» **What is expected**: Find the string "after" in the records and copy each line where it occurs.

─── Source material ───

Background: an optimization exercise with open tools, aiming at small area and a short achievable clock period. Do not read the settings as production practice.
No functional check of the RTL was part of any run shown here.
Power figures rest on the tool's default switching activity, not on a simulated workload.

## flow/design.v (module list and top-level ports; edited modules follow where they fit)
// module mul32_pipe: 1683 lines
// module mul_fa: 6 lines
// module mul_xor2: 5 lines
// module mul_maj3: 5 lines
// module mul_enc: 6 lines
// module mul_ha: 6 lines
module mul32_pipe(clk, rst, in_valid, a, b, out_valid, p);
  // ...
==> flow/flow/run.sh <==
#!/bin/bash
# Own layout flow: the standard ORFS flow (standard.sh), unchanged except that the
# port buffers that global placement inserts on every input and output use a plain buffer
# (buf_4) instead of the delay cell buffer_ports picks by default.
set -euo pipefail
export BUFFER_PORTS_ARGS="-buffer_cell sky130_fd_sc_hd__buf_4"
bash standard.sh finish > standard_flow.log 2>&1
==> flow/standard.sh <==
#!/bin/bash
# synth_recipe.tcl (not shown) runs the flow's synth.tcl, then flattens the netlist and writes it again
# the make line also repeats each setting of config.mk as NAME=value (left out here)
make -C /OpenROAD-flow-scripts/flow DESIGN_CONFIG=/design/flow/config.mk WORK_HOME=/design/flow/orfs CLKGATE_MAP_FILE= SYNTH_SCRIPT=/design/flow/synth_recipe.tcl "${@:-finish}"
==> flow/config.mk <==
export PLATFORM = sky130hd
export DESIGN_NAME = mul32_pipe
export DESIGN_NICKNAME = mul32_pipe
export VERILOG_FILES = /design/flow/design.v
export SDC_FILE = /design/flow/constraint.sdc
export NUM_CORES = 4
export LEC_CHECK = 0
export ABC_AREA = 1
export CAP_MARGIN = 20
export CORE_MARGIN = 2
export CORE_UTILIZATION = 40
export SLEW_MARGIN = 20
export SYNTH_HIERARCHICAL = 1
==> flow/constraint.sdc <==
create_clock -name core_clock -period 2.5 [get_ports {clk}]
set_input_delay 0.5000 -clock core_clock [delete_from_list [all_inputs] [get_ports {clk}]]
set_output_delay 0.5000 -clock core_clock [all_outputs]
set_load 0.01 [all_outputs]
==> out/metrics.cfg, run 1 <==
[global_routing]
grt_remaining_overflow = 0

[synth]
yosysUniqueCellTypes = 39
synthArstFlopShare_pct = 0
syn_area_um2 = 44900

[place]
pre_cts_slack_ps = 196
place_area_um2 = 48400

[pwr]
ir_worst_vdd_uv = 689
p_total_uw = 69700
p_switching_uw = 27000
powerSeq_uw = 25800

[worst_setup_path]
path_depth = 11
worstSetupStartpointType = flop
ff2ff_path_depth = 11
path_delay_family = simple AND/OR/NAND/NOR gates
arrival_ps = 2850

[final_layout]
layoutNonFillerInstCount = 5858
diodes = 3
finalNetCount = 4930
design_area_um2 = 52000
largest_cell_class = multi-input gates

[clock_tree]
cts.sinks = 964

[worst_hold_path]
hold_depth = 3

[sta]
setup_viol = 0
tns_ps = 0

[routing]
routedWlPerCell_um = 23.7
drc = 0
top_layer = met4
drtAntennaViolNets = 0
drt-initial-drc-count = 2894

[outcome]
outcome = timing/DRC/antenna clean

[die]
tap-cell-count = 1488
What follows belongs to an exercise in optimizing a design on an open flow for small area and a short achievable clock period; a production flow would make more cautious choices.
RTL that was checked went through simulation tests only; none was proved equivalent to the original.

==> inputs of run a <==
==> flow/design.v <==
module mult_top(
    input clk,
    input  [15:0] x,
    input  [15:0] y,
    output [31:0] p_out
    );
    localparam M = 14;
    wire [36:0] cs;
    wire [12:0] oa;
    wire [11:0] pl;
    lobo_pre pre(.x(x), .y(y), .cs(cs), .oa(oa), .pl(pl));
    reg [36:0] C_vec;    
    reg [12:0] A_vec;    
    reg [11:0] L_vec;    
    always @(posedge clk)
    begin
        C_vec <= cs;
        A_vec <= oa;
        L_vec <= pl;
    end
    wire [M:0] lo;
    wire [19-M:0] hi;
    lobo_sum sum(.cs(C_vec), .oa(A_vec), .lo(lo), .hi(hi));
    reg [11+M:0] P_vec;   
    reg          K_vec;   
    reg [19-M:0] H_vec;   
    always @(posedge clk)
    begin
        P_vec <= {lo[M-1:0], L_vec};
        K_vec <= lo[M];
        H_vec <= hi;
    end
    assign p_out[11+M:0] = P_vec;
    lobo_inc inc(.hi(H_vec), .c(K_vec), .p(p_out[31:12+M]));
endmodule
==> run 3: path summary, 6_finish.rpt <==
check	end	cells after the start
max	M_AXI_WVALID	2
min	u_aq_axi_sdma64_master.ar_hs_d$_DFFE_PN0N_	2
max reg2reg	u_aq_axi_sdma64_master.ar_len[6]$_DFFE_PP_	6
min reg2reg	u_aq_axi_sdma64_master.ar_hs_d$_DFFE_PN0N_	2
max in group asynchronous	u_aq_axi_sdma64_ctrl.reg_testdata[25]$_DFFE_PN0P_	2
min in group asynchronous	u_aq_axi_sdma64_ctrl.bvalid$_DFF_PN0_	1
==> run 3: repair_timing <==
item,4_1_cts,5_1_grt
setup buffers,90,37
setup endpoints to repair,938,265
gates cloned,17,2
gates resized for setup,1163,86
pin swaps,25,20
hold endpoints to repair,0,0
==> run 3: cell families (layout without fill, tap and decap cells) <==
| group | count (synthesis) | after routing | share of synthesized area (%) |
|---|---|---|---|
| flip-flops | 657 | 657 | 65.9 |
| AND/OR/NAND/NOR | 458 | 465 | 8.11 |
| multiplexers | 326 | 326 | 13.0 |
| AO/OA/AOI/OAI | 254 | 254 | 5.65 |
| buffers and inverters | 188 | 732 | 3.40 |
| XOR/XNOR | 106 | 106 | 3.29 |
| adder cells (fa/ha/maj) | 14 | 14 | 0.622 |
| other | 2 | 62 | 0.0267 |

───

» **Output for this exercise**:
check	end	cells after the start
| group | count (synthesis) | after routing | share of synthesized area (%) |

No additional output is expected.